BEGIN

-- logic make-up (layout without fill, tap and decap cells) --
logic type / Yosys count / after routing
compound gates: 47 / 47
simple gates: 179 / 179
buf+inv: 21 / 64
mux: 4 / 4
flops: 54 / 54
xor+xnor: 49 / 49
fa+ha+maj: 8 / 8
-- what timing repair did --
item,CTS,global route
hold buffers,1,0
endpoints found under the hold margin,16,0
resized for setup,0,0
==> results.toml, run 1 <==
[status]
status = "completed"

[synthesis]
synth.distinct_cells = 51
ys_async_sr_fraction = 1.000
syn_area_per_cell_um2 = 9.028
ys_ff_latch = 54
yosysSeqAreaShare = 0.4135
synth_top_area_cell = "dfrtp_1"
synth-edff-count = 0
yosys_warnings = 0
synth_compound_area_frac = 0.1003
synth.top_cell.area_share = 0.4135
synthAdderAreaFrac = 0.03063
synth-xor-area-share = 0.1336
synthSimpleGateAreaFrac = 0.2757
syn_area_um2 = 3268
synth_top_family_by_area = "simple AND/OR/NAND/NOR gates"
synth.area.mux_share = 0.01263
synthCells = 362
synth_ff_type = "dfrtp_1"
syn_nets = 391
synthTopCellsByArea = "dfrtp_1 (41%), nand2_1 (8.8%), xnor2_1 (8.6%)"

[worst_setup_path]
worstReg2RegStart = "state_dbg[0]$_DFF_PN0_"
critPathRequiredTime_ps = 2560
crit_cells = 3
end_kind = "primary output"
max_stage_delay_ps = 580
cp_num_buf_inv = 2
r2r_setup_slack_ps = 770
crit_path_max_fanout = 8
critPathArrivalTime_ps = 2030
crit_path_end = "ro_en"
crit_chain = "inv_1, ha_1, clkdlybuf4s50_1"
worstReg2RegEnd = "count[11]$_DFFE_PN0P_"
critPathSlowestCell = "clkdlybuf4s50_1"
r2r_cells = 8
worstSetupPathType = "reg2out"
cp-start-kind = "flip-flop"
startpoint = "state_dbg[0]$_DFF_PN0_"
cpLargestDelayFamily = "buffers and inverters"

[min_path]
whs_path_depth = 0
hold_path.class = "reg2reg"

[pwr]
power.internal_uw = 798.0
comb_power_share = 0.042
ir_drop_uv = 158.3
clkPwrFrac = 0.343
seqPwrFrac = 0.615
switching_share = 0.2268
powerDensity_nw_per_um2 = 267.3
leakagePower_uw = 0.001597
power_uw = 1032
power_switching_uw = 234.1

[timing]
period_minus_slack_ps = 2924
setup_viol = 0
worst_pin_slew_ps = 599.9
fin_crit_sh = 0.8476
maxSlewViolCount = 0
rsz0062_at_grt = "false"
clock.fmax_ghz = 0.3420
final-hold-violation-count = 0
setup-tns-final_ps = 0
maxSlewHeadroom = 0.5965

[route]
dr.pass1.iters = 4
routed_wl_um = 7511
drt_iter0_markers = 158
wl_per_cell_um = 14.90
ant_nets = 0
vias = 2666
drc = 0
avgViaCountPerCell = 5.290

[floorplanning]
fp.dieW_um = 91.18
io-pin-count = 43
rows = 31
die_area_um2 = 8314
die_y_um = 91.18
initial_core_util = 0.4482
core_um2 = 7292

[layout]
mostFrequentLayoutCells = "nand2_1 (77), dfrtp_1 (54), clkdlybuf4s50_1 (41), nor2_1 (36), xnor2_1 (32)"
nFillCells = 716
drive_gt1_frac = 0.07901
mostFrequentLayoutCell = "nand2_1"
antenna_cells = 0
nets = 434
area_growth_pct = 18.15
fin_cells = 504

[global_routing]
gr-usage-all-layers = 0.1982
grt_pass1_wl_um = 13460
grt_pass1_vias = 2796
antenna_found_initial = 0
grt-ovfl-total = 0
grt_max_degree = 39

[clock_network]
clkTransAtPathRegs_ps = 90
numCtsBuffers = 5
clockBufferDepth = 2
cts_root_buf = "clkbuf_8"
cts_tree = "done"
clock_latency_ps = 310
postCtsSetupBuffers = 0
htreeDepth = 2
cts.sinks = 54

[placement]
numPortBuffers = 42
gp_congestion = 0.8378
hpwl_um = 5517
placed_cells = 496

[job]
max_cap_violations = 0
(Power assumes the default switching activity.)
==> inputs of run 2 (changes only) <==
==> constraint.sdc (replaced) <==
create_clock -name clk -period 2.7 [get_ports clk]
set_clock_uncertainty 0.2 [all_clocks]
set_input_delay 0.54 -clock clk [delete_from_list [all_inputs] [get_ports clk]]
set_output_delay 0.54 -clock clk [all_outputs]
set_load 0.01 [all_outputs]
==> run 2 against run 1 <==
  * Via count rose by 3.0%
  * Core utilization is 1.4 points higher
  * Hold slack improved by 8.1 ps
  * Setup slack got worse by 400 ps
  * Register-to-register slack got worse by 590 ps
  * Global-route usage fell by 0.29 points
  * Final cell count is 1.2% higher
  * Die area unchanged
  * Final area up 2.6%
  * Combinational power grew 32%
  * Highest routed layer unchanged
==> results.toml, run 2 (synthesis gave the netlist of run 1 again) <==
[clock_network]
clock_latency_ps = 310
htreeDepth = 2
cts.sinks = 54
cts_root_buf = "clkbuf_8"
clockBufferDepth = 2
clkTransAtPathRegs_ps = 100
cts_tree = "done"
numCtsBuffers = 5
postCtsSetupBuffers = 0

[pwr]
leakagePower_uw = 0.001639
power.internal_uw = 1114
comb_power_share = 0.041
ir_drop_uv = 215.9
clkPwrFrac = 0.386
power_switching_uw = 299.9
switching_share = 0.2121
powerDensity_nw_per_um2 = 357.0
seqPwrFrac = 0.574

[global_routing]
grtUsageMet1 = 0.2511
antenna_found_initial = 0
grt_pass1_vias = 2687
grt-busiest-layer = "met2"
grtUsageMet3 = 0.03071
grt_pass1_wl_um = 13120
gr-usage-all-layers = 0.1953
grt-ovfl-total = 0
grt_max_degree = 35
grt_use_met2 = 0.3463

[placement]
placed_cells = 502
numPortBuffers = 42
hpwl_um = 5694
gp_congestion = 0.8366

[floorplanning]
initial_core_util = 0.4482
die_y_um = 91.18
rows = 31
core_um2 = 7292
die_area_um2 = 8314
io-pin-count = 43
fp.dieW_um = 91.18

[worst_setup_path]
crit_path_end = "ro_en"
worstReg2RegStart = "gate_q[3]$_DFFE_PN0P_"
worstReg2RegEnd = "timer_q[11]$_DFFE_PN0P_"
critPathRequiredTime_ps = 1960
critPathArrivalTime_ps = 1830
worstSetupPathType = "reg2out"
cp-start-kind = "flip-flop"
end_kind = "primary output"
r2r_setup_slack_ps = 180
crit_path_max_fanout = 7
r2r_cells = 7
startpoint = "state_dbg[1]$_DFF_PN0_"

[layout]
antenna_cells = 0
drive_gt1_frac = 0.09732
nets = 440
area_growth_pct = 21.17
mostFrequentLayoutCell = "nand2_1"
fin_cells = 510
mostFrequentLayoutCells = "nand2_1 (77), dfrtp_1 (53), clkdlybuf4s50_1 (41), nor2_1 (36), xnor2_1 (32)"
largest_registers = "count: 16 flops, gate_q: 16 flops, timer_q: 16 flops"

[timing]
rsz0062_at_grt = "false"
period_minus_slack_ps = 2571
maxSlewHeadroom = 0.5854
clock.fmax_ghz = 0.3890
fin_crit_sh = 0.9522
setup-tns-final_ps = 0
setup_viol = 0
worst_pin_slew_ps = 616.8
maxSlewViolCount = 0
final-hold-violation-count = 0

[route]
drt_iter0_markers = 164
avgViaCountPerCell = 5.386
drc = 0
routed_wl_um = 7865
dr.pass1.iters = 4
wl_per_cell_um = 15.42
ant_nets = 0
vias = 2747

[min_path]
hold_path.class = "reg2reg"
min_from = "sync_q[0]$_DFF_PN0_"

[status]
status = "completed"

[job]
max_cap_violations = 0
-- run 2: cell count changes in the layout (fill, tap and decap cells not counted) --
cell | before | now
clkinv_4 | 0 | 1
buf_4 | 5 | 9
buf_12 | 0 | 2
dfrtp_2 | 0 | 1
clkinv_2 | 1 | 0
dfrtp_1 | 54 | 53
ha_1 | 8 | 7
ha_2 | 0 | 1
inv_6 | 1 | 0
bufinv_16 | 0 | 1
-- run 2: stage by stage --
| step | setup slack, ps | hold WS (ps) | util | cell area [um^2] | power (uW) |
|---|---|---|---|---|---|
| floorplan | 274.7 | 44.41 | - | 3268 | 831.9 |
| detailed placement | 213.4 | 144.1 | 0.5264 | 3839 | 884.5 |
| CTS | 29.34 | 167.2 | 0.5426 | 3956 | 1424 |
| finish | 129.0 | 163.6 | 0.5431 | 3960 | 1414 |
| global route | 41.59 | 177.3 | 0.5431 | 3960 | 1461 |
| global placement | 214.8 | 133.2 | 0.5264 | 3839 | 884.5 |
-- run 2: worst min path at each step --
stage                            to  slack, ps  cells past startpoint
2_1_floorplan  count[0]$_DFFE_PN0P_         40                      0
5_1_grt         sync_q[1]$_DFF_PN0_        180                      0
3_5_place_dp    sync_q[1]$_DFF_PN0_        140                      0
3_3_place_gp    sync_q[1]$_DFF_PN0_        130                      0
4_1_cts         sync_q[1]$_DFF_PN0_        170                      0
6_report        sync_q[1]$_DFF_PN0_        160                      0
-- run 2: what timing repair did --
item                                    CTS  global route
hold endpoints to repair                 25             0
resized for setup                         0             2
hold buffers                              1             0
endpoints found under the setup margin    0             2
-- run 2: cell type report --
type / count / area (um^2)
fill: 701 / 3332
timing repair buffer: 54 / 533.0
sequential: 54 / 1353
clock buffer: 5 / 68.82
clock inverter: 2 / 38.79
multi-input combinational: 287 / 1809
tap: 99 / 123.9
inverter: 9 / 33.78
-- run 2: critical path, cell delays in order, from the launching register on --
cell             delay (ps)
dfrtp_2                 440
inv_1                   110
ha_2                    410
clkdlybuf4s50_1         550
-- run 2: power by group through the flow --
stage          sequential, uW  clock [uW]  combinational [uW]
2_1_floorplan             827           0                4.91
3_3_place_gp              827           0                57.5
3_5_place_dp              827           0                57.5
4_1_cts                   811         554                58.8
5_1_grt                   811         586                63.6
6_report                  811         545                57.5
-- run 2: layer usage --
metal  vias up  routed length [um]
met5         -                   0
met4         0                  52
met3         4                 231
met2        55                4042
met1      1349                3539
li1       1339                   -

END

- _PROBLEM_: Restate word for word the entries above, starting at the line with "power_uw = 1032" and ending at the line with "grt_pass1_vias = 2796", inclusive, and no others.

- _TASK SOLUTION_:
power_uw = 1032
power_switching_uw = 234.1

[timing]
period_minus_slack_ps = 2924
setup_viol = 0
worst_pin_slew_ps = 599.9
fin_crit_sh = 0.8476
maxSlewViolCount = 0
rsz0062_at_grt = "false"
clock.fmax_ghz = 0.3420
final-hold-violation-count = 0
setup-tns-final_ps = 0
maxSlewHeadroom = 0.5965

[route]
dr.pass1.iters = 4
routed_wl_um = 7511
drt_iter0_markers = 158
wl_per_cell_um = 14.90
ant_nets = 0
vias = 2666
drc = 0
avgViaCountPerCell = 5.290

[floorplanning]
fp.dieW_um = 91.18
io-pin-count = 43
rows = 31
die_area_um2 = 8314
die_y_um = 91.18
initial_core_util = 0.4482
core_um2 = 7292

[layout]
mostFrequentLayoutCells = "nand2_1 (77), dfrtp_1 (54), clkdlybuf4s50_1 (41), nor2_1 (36), xnor2_1 (32)"
nFillCells = 716
drive_gt1_frac = 0.07901
mostFrequentLayoutCell = "nand2_1"
antenna_cells = 0
nets = 434
area_growth_pct = 18.15
fin_cells = 504

[global_routing]
gr-usage-all-layers = 0.1982
grt_pass1_wl_um = 13460
grt_pass1_vias = 2796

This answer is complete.